I, for one, hope that a company's networking policy is left to the company, not some burecracy who wants to nanny my networking setup.
Your comment also speaks of technical ignorance. Simple packet filtering can make a network just as secure as a NAT'd network, while at the same time avoiding the pitfalls of NAT.
IANA hasn't been handing out class A blocks "like tap water" for a long time. Sure, some organizations have too many addresses, but these were mainly organizations that pioneered the IP network and were handed these netblocks very early on.
As an AC pointed out in an earlier response, NAT is the hack, not IPv6. It breaks end-to-end connectivity, and you have to jump through lots of hoops to get many protocols to work correctly. NAT was a measure that slowed the need for IPv6, but it didn't remove it.

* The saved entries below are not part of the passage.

File: config.mk
export PLATFORM = sky130hd
export DESIGN_NAME = hazard_scoreboard_unit
export DESIGN_NICKNAME = d
export VERILOG_FILES = /design/src/rtl/hazard_scoreboard_unit.sv
export SDC_FILE = /design/constraint.sdc
export NUM_CORES = 1
export LEC_CHECK = 0
export CAP_MARGIN = 20
export CORE_ASPECT_RATIO = 1.5
export CORE_MARGIN = 1
export CORE_UTILIZATION = 29
export DETAILED_ROUTE_END_ITERATION = 12
export HOLD_SLACK_MARGIN = 0.15
export SLEW_MARGIN = 40
export SYNTH_ARGS = -nofsm -noshare
export SYNTH_HDL_FRONTEND = slang
export SYNTH_SLANG_ARGS = --single-unit
File: constraint.sdc
create_clock -name clk -period 6.8 [get_ports clk]
set_input_delay 0.68 -clock clk [delete_from_list [all_inputs] [get_ports clk]]
set_output_delay 0.68 -clock clk [all_outputs]
set_load 0.05 [all_outputs]
File: src/rtl/hazard_scoreboard_unit.sv
// Pipeline hazard unit: operand forwarding, load-use stall, branch flush,
// per-register countdown scoreboard for multi-cycle ops, a structural stall
// for the single non-pipelined multi-cycle unit and a saturating stall counter.
module hazard_scoreboard_unit #(
    parameter int REG_AW = 5,
    parameter int LAT_W  = 4,
    parameter int CNT_W  = 32
) (
    input  logic              clk,
    input  logic              rst,
    input  logic              RegWriteM,
    input  logic              RegWriteW,
    input  logic              MemReadM,
    input  logic [REG_AW-1:0] Rd_M,
    input  logic [REG_AW-1:0] Rd_W,
    input  logic [REG_AW-1:0] Rs1_E,
    input  logic [REG_AW-1:0] Rs2_E,
    input  logic [REG_AW-1:0] Rs1_D,
    input  logic [REG_AW-1:0] Rs2_D,
    input  logic [REG_AW-1:0] Rd_D,
    input  logic              IssueE,
    input  logic [REG_AW-1:0] IssueRdE,
    input  logic [LAT_W-1:0]  IssueLatE,
    input  logic              PCSrcE,
    output logic [1:0]        ForwardAE,
    output logic [1:0]        ForwardBE,
    output logic              StallF,
    output logic              StallD,
    output logic              StallE,
    output logic              FlushD,
    output logic              FlushE,
    output logic              BubbleM,
    output logic              McBusy,
    output logic [CNT_W-1:0]  StallCount
);

    localparam int NUM_REGS = 2 ** REG_AW;

    // Forwarding select encoding for the EX operand muxes.
    localparam logic [1:0] FWD_REG = 2'b00;
    localparam logic [1:0] FWD_WB  = 2'b01;
    localparam logic [1:0] FWD_MEM = 2'b10;

    logic [LAT_W-1:0]    busyCnt [NUM_REGS];
    logic [NUM_REGS-1:0] busyVec;
    logic [LAT_W-1:0]    unitCnt;
    logic [CNT_W-1:0]    stallCountQ;

    logic                unitBusy;
    logic                issueAccept;
    logic                loadUse;
    logic                pipelineFlush;
    logic                sbHazard;
    logic                stHazard;
    logic                stallFInt;

    // Counter increment that sticks at all-ones instead of wrapping.
    function automatic logic [CNT_W-1:0] satInc(input logic [CNT_W-1:0] v);
        return (&v) ? v : v + CNT_W'(1);
    endfunction

    // One-step countdown that rests at zero.
    function automatic logic [LAT_W-1:0] countDown(input logic [LAT_W-1:0] v);
        return (v == '0) ? v : v - LAT_W'(1);
    endfunction

    // Pick the newest in-flight producer of a source register (MEM beats WB).
    function automatic logic [1:0] fwdSel(
        input logic [REG_AW-1:0] rs,
        input logic              wrM,
        input logic [REG_AW-1:0] rdM,
        input logic              wrW,
        input logic [REG_AW-1:0] rdW
    );
        if (wrM && (rdM != '0) && (rdM == rs)) begin
            return FWD_MEM;
        end
        if (wrW && (rdW != '0) && (rdW == rs)) begin
            return FWD_WB;
        end
        return FWD_REG;
    endfunction

    // An ID operand is pending if its register is still counting down, or is
    // the target of a multi-cycle op being issued right now (same-cycle bypass).
    function automatic logic srcPending(
        input logic [REG_AW-1:0]   r,
        input logic [NUM_REGS-1:0] busy,
        input logic                issue,
        input logic [REG_AW-1:0]   issueRd
    );
        return (r != '0) && (busy[r] || (issue && (r == issueRd)));
    endfunction

    assign unitBusy    = (unitCnt != '0);
    assign issueAccept = IssueE && !unitBusy;

    // Flatten the scoreboard counters into a busy bit per register; r0 never busy.
    always_comb begin
        busyVec = '0;
        for (int r = 1; r < NUM_REGS; r++) begin
            busyVec[r] = (busyCnt[r] != '0);
        end
    end

    // Per-register countdown: an accepted issue reloads its entry, others tick down.
    always_ff @(posedge clk) begin
        if (!rst) begin
            for (int r = 0; r < NUM_REGS; r++) begin
                busyCnt[r] <= '0;
            end
        end else begin
            busyCnt[0] <= '0;
            for (int r = 1; r < NUM_REGS; r++) begin
                if (issueAccept && (IssueRdE == REG_AW'(r))) begin
                    busyCnt[r] <= IssueLatE;
                end else begin
                    busyCnt[r] <= countDown(busyCnt[r]);
                end
            end
        end
    end

    // Occupancy of the non-pipelined multi-cycle unit; issues while busy are dropped.
    always_ff @(posedge clk) begin
        if (!rst) begin
            unitCnt <= '0;
        end else if (issueAccept) begin
            unitCnt <= IssueLatE;
        end else begin
            unitCnt <= countDown(unitCnt);
        end
    end

    // Hazard detection and stall/flush priority: load-use, then flush, then SB/ST.
    always_comb begin
        loadUse       = MemReadM && (Rd_M != '0) &&
                        ((Rd_M == Rs1_E) || (Rd_M == Rs2_E));
        pipelineFlush = PCSrcE && !loadUse;
        sbHazard      = srcPending(Rs1_D, busyVec, IssueE, IssueRdE) ||
                        srcPending(Rs2_D, busyVec, IssueE, IssueRdE) ||
                        srcPending(Rd_D,  busyVec, IssueE, IssueRdE);
        stHazard      = unitBusy && IssueE;

        ForwardAE  = FWD_REG;
        ForwardBE  = FWD_REG;
        StallF     = 1'b0;
        StallD     = 1'b0;
        StallE     = 1'b0;
        FlushD     = 1'b0;
        FlushE     = 1'b0;
        BubbleM    = 1'b0;
        McBusy     = 1'b0;
        StallCount = '0;

        if (rst) begin
            ForwardAE  = fwdSel(Rs1_E, RegWriteM, Rd_M, RegWriteW, Rd_W);
            ForwardBE  = fwdSel(Rs2_E, RegWriteM, Rd_M, RegWriteW, Rd_W);
            McBusy     = unitBusy;
            StallCount = stallCountQ;
            if (loadUse) begin
                StallF  = 1'b1;
                StallD  = 1'b1;
                StallE  = 1'b1;
                BubbleM = 1'b1;
            end else if (pipelineFlush) begin
                FlushD = 1'b1;
                FlushE = 1'b1;
            end else if (sbHazard || stHazard) begin
                StallF = 1'b1;
                StallD = 1'b1;
                FlushE = 1'b1;
            end
        end
        stallFInt = StallF;
    end

    // Stall performance counter: one count per cycle with StallF high, saturating.
    always_ff @(posedge clk) begin
        if (!rst) begin
            stallCountQ <= '0;
        end else if (stallFInt) begin
            stallCountQ <= satInc(stallCountQ);
        end
    end

endmodule

==> impl_metrics.yaml <==
die:
  io_pins: 94
  start_util: 0.295
  die_height_um: 239
  die_w_um: 160
  core_um2: 36800
  dieArea_um2: 38200
  rows: 86
synthesis:
  yosys_warnings: 0
  synthCells: 1165
  synth_area_leader_cell: "edfxtp_1"
  async_reset_ff_frac: 0
  synthFlopType: "edfxtp_1"
  avgSynthCellArea_um2: 9.32
  yosysMostFrequentCell: "nor2_1"
  synth_common_cells: "nor2_1 (171), edfxtp_1 (124), a211oi_1 (121), inv_1 (78), xnor2_1 (74)"
  syn-cell-area_um2: 10900
  synth-edff-count: 124
  yosysTopAreaCellShare: 0.343
  synth_nets: 1249
  synth.distinct_cells: 72
  synth_area_leaders: "edfxtp_1 (34%), a211oi_1 (8.4%), dfxtp_1 (6.6%), xnor2_1 (6.0%), nor2_1 (5.9%)"
  synth-seq-cells: 160
  ys_seq_area_frac: 0.409
global_route:
  grt_max_degree: 75
  grt_pass1_vias: 8820
  grt_pass1_wl_um: 47700
  grt_util_all_layers: 0.159
  grt_overflow: 0
  antenna_found_initial: 2
finish:
  num_antenna_cells: 0
  drive_above_1_share: 0.0624
  fin_area_um2: 12700
  syn2layout_area_growth_pct: 17.2
  multi_input_area_um2: 5800
  seq_area_um2: 4440
  final_core_util: 0.346
  nFillCells: 3821
  final_nets: 1305
power:
  static-leakage-power_nw: 4.59
  power-per-cell-area_nw_per_um2: 346
  ir_drop_v: 0.000201
clock_tree:
  postCtsSetupRepairBufs: 0
  cts-hold-fix-buffers: 0
  htreeDepth: 4
  root_buffer: "clkbuf_16"
  cts_tree: "built"
  path_clk_slew_ns: 0.07
  clock-sinks: 160
  clockBufferDepth: 2
  clock_latency_ns: 0.45
  cts.repair.resized: 0
  cts_made_buffers: 17
placement:
  place_area_um2: 12200
  io_buffers: 93
  gp_congestion: 0.884
  hpwlAfterDp_um: 21200
  dp_slack_ns: 1.84
setup_path:
  ff2ff_path_depth: 11
  worstPathMaxFanout: 4
  crit_family: "simple AND/OR/NAND/NOR gates"
  slowest_delay_ns: 0.79
  crit_chain: "inv_1 > ha_1 > nor3b_1 > mux4_2 > o211ai_1 > a211o_1 > a22oi_1 > nand4b_2 > and2b_1 > clkdlybuf4s50_1"
  path_depth: 10
  cp.arrival_ns: 4.29
  path_class: "reg -> out"
  path_buf_inv: 2
  required_ns: 6.12
  cp-start-kind: "register"
  critPathCaptureType: "primary output"
  critPathSlowestCell: "nor3b_1"
drt:
  first_pass_iters: 5
  drc: 0
  wl_per_cell_um: 17.5
  drt_iter0_markers: 574
  vias: 8990
  via_per_inst: 5.23
  antenna_left: 0
  drt_wl_total_um: 30000
timing:
  setup_ws_ns: 1.83
  setup_violations: 0
  timing.fmax_ghz: 0.201
  fin_tns_setup_ns: 0
  timing.final.hold_violations: 0
  rsz0062_at_grt: "no"
  finalCritPeriodShare: 0.731
  relSlewSlack: 0.355
  drv_slew: 0
  tightest_slew_ns: 0.965
  period_needed_ns: 4.97
  fin_skew_ns: 0.0134
  holdWs_ns: 0.492
worst_hold_path:
  hold_class: "reg -> reg"
  min_path_cells: 1
run_status:
  outcome: "complete, no violations"
job:
  drv_cap: 0
==> power breakdown <==
part,internal [W],total (W),switching (W)
registers,0.00154,0.00180,0.000260
logic,0.000804,0.00169,0.000889
clock network,0.000488,0.000914,0.000426
==> stage by stage <==
| step | std cells | power (W) |
|---|---|---|
| final | 1718 | 0.00441 |
| after global routing | 1718 | 0.00468 |
| after CTS | 1717 | 0.00443 |
| after detailed placement | 1685 | 0.00349 |
| after global placement | 1685 | 0.00345 |
| after floorplan | 1165 | 0.00302 |
==> placed cells by master, fill, tap and decap left out, types with 3 or more instances in the layout <==
cell,instances
a211oi_1,121
a21oi_1,16
a311oi_1,3
a31oi_1,5
and2_1,27
and3_1,7
and4_1,4
buf_4,12
clkbuf_16,17
clkdlybuf4s50_1,91
dfxtp_1,36
edfxtp_1,124
ha_1,33
inv_1,78
inv_4,5
inv_6,4
mux2_1,22
mux2_2,6
mux2i_1,15
mux4_2,10
nand2_1,57
nand2b_1,5
nand3_1,61
nand4_1,10
nor2_1,171
nor2b_1,12
nor3_1,56
nor3b_1,33
nor3b_2,3
nor4_1,13
nor4b_1,5
o211ai_1,5
o21ai_0,9
o31ai_1,5
or3_1,6
xnor2_1,74
xor2_1,22
==> sequential cells by signal (all words and copies together), names as in the netlist <==
signal	flops
busyCnt	124
stallCountQ	32
unitCnt	4
==> kinds of logic after synthesis <==
kind of cell | share of synthesized area
AO/OA/AOI/OAI | 0.127
multiplexers | 0.0650
flip-flops | 0.409
adder cells (fa/ha/maj) | 0.0380
buffers and inverters | 0.0578
XOR/XNOR | 0.0775
AND/OR/NAND/NOR | 0.225
==> per-layer routing <==
metal | global-route usage | vias to the layer above | share of wire
li1 | - | 4366 | -
met1 | 0.182 | 4302 | 0.41
met2 | 0.284 | 261 | 0.50
met3 | 0.0349 | 57 | 0.055
met4 | 0.0635 | 4 | 0.028
met5 | 0 | - | 0.00080
==> area by class of cell <==
type,instances,area share
Sequential cell,160,0.349
Clock inverter,13,0.00796
Multi-Input combinational cell,857,0.456
Tap cell,484,0.0476
Clock buffer,19,0.0351
Timing Repair Buffer,106,0.0810
Inverter,79,0.0235
==> path summary, 6_finish.rpt <==
path                                   to  slack, ns                          from
max                                StallF       1.83  busyCnt[0][40]$_SDFFCE_PN0P_
min           stallCountQ[8]$_SDFFE_PN0P_       0.49   stallCountQ[8]$_SDFFE_PN0P_
max reg2reg  stallCountQ[29]$_SDFFE_PN0P_       3.02  busyCnt[0][40]$_SDFFCE_PN0P_
min reg2reg   stallCountQ[8]$_SDFFE_PN0P_       0.49   stallCountQ[8]$_SDFFE_PN0P_
(Power assumes the default switching activity.)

Do you even know anything about perl? -- AC Replying to Tom Christiansen post.
IPv4 only supports 4bil address in a given addressible domain. With NAT, things get more interesting, and to be honest, is the BEST thing that has happened to computer security ever. People whine about NAT, but it's poor protocols that cause NAT to break things (FTP, RTSP and SIP come to mind). Otherwise NAT solves the issues.
NAT has in no way improved security. You're confusing firewalls with NAT. Firewalls would be just as effective without NAT.
Since you seem to be so informed, though, how exactly are you working to fix these ``poor protocols'' that are preventing me from doing video chat with my daughter or managing her computer? I cannot ssh, remote desktop, or ichat AV because her machine is behind a NAT outside of her control.
How does this benefit her, the customer of this service? What does it do to improve security beyond the built-in firewall or any given add-on stateful firewall?
-- The world is watching America, and America is watching TV.